* Supplied information
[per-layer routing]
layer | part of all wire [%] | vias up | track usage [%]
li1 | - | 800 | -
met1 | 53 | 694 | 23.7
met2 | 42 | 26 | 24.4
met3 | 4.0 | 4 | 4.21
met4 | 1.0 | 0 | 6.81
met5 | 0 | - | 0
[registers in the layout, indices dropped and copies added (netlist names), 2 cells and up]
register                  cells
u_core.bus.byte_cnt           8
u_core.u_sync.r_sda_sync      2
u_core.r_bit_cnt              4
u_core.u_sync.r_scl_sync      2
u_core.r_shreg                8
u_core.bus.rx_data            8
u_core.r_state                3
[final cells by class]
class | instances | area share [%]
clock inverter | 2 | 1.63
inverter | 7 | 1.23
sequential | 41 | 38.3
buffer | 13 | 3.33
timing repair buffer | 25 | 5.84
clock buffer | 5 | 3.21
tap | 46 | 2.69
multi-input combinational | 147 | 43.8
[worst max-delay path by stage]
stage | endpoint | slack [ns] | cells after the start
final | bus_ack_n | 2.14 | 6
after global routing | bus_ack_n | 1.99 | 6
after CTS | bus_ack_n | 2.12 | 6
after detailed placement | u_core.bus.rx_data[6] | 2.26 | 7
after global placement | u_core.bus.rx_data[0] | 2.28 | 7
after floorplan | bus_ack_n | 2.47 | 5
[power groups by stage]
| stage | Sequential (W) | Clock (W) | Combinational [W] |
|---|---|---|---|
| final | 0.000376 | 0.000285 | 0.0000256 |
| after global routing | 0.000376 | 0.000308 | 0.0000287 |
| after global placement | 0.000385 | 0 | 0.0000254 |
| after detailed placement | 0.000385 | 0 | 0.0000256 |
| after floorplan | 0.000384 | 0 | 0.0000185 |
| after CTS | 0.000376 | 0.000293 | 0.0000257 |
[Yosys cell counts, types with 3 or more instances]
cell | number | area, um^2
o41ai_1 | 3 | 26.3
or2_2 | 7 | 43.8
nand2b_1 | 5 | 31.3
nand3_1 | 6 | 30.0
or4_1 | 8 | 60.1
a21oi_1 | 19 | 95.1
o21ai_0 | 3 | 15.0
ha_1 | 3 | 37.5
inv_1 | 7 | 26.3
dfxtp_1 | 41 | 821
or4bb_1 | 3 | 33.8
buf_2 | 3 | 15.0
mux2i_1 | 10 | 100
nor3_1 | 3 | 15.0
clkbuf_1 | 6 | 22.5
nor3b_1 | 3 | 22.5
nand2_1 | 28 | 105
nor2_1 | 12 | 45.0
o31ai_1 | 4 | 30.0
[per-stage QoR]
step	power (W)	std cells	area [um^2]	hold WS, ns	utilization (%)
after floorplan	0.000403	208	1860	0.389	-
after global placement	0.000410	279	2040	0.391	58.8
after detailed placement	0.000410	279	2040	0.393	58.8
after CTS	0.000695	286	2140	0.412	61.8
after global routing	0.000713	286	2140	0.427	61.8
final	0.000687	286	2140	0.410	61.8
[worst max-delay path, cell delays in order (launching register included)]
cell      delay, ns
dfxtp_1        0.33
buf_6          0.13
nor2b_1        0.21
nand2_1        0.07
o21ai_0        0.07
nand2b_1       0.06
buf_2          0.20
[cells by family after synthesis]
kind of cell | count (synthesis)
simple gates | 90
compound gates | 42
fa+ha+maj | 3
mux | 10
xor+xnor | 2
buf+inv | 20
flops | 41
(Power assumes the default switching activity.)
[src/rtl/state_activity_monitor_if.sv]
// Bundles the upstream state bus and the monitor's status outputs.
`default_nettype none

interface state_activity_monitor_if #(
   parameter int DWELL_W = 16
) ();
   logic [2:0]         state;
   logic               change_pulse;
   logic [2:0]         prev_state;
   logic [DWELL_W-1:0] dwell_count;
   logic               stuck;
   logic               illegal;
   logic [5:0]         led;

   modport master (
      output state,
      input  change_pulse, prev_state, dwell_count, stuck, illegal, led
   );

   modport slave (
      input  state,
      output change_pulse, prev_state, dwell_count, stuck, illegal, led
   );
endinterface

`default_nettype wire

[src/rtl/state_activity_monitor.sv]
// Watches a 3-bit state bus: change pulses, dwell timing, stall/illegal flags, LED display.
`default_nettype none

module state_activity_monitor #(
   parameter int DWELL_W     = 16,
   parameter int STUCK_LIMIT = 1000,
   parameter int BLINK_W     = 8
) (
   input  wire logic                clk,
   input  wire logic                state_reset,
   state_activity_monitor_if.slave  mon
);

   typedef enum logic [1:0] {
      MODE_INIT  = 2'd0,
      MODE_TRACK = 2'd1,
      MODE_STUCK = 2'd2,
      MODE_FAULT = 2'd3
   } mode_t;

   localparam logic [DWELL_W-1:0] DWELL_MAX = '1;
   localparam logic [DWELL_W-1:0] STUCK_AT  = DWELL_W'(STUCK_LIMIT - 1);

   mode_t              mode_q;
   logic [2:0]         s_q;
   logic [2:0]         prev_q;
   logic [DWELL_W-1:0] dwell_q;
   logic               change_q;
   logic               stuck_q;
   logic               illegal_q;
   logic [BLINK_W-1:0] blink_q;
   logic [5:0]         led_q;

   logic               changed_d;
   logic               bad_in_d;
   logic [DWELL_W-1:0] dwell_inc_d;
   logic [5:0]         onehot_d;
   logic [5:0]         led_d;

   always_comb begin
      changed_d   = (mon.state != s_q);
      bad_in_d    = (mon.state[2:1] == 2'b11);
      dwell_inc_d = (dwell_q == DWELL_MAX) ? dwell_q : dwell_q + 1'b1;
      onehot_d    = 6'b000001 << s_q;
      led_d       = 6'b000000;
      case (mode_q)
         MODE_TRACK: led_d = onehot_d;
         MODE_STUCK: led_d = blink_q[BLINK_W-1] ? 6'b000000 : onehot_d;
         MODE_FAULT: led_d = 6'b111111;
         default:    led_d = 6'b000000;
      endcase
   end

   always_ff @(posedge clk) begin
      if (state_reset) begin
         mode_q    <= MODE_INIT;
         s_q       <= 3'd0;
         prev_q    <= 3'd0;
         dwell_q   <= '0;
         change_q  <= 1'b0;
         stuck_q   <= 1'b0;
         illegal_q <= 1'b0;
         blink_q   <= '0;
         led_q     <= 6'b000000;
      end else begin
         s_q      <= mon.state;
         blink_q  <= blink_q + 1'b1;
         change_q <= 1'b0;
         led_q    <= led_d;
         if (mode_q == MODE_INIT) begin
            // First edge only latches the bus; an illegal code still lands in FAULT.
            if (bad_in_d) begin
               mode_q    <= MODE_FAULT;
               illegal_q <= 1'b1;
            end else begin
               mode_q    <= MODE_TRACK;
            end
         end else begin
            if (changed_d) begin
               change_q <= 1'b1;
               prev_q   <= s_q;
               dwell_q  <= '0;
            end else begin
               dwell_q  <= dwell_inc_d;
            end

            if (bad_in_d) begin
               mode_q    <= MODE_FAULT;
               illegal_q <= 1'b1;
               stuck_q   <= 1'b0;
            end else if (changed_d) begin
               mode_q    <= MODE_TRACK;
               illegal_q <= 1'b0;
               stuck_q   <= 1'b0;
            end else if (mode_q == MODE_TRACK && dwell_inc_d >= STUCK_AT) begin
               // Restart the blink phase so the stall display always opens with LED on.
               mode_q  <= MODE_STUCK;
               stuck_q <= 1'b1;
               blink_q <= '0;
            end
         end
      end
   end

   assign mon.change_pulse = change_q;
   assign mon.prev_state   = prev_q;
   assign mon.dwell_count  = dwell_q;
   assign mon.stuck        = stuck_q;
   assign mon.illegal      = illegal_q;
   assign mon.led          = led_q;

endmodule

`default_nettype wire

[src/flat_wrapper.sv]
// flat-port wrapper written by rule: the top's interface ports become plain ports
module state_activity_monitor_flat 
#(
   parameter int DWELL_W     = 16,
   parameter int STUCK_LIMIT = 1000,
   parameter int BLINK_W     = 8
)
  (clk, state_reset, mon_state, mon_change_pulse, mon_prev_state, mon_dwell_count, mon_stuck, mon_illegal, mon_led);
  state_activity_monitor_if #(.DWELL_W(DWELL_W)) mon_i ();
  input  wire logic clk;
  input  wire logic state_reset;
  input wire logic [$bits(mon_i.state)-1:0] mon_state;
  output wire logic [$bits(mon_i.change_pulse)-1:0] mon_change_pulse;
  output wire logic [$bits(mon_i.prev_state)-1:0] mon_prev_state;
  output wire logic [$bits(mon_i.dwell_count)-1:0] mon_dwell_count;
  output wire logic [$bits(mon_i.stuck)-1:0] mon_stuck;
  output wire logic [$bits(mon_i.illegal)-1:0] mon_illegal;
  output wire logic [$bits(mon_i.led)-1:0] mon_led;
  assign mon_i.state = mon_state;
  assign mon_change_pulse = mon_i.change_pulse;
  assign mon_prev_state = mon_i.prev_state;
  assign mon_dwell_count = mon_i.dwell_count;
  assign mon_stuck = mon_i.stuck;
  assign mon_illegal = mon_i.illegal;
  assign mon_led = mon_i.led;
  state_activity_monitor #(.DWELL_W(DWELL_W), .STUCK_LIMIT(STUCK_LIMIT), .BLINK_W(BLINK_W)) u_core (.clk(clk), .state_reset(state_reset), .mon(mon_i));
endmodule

* * *

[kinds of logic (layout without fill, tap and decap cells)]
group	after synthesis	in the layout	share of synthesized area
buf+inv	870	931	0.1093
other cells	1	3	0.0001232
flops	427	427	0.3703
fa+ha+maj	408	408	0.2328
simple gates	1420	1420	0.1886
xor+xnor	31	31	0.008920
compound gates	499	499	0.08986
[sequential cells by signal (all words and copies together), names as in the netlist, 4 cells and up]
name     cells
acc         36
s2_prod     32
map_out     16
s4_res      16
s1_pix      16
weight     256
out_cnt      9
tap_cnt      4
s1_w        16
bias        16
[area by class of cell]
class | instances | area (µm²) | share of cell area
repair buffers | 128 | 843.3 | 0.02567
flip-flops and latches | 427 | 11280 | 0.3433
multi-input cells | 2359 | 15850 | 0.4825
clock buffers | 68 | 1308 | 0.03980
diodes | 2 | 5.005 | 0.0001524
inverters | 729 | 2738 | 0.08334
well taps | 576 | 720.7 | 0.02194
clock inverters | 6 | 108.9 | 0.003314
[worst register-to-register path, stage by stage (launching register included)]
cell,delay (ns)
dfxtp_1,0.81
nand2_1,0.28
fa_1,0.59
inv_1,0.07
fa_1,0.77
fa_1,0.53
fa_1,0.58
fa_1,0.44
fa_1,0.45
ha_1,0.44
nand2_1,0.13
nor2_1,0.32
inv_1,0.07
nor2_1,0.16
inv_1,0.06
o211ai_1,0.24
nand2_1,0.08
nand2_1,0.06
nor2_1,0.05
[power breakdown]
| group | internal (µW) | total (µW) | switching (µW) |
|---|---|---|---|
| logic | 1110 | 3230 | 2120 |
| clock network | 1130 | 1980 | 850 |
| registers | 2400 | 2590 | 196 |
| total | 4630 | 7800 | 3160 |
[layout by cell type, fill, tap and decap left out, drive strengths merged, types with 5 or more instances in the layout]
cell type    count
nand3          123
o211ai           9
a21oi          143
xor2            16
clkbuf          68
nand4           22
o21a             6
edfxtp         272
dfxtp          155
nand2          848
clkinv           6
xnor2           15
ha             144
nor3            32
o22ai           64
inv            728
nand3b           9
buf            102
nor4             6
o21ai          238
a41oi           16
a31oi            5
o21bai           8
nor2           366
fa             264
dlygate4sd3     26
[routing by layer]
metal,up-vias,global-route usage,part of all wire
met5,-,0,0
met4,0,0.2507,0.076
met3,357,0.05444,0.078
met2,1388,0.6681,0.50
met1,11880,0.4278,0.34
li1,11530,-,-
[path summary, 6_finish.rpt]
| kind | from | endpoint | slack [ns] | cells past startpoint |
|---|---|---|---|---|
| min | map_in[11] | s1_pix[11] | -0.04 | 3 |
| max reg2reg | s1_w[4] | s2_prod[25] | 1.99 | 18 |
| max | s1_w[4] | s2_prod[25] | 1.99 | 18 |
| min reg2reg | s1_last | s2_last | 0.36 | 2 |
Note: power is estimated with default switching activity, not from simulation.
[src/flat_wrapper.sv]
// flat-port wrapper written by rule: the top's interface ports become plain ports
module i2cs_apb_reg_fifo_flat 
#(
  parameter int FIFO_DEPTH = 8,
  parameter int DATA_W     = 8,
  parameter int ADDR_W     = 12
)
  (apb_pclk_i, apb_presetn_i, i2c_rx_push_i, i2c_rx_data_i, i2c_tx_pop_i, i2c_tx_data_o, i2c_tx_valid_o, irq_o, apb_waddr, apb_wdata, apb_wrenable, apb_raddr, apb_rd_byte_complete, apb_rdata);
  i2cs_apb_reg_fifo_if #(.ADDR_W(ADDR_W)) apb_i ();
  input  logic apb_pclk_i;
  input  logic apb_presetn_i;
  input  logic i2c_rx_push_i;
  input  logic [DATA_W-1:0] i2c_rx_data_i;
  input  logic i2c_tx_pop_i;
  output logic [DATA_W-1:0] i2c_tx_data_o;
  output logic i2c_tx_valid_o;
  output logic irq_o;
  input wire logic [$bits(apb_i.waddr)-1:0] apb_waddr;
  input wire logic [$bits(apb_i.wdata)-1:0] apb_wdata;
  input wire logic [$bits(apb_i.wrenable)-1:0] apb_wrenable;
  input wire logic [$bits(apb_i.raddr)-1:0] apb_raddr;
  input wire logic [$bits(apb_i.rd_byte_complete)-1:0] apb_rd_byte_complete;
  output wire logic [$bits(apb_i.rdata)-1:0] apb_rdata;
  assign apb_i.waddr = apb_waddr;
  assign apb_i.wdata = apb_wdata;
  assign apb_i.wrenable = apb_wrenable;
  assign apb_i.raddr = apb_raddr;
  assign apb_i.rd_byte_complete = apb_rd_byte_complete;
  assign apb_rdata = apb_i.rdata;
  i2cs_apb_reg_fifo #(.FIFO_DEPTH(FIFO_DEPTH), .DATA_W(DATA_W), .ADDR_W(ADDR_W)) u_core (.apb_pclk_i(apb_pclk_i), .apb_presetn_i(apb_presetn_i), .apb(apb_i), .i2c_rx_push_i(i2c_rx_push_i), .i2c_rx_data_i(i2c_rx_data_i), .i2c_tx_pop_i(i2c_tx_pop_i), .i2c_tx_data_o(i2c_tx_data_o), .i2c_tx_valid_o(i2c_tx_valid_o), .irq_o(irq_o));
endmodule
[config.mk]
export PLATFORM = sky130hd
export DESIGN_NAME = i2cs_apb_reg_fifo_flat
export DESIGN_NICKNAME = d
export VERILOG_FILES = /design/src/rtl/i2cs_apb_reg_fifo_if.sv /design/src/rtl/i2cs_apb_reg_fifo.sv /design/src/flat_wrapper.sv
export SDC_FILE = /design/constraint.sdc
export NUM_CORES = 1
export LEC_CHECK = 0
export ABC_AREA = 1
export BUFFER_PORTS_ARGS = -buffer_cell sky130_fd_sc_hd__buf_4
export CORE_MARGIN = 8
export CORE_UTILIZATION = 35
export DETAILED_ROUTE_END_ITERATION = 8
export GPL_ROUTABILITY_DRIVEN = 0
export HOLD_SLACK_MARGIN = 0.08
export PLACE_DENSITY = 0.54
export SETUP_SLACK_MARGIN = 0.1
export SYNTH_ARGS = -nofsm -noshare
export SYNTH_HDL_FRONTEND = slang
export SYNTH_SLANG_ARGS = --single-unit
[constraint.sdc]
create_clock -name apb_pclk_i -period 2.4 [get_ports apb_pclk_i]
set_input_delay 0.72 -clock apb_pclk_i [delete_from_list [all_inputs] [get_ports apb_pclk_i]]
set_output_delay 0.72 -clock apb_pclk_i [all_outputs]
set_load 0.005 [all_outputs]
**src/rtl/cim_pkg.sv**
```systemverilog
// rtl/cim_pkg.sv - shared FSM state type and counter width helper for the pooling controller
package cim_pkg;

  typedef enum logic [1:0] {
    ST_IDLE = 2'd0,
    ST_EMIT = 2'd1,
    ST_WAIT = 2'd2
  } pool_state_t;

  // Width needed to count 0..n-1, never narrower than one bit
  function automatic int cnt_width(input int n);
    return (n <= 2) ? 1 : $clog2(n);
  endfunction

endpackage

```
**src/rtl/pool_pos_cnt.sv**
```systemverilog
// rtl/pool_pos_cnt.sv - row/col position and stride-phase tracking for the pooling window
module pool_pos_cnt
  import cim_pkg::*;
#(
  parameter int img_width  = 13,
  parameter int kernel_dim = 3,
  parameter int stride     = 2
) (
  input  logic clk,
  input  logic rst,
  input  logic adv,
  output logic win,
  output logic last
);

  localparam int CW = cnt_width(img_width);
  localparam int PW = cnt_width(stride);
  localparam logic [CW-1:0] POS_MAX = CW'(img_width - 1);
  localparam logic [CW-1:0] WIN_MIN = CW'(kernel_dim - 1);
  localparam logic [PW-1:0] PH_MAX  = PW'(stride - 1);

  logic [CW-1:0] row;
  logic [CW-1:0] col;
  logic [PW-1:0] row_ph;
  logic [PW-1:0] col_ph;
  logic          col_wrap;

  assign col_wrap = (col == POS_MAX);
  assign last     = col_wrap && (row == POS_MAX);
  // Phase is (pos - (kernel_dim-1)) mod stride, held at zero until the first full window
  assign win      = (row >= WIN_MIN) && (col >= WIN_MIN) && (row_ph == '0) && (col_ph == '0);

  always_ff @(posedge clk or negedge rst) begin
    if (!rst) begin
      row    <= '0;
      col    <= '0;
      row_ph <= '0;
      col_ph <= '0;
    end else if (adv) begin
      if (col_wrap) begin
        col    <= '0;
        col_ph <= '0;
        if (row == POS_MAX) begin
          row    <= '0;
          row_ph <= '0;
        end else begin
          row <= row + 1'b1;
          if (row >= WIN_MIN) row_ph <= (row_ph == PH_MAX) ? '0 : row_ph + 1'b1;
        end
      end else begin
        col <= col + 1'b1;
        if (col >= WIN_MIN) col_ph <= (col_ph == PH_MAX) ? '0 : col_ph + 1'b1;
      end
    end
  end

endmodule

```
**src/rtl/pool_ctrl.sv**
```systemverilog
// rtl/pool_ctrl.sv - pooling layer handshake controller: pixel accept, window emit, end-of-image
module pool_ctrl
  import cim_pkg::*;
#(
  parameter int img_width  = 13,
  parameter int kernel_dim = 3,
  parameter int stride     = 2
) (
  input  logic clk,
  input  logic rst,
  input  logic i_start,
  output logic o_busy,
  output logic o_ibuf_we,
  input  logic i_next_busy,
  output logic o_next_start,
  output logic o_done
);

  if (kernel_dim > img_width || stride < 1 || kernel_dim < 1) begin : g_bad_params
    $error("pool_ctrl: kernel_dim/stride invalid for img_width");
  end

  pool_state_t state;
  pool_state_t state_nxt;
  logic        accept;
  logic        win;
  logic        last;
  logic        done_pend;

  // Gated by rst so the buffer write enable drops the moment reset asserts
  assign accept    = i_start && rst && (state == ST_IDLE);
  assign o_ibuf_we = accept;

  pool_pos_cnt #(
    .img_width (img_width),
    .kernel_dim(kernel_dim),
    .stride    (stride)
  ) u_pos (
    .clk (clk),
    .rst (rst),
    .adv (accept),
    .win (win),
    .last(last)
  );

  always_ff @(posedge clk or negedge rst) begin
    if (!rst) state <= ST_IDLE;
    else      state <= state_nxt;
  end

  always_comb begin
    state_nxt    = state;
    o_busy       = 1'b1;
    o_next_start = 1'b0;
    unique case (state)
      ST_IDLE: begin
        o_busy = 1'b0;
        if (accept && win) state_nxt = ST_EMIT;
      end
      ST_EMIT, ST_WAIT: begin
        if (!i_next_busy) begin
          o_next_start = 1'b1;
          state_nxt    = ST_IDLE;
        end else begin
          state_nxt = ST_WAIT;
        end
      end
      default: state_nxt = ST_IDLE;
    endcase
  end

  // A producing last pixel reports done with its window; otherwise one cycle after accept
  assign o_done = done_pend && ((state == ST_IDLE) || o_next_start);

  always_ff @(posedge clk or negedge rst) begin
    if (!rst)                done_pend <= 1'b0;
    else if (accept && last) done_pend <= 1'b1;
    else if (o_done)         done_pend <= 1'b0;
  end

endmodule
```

* Exercise requirements
Only a number is wanted here: the count of lines in the listing above holding the string "synthesis".

* Answer section
3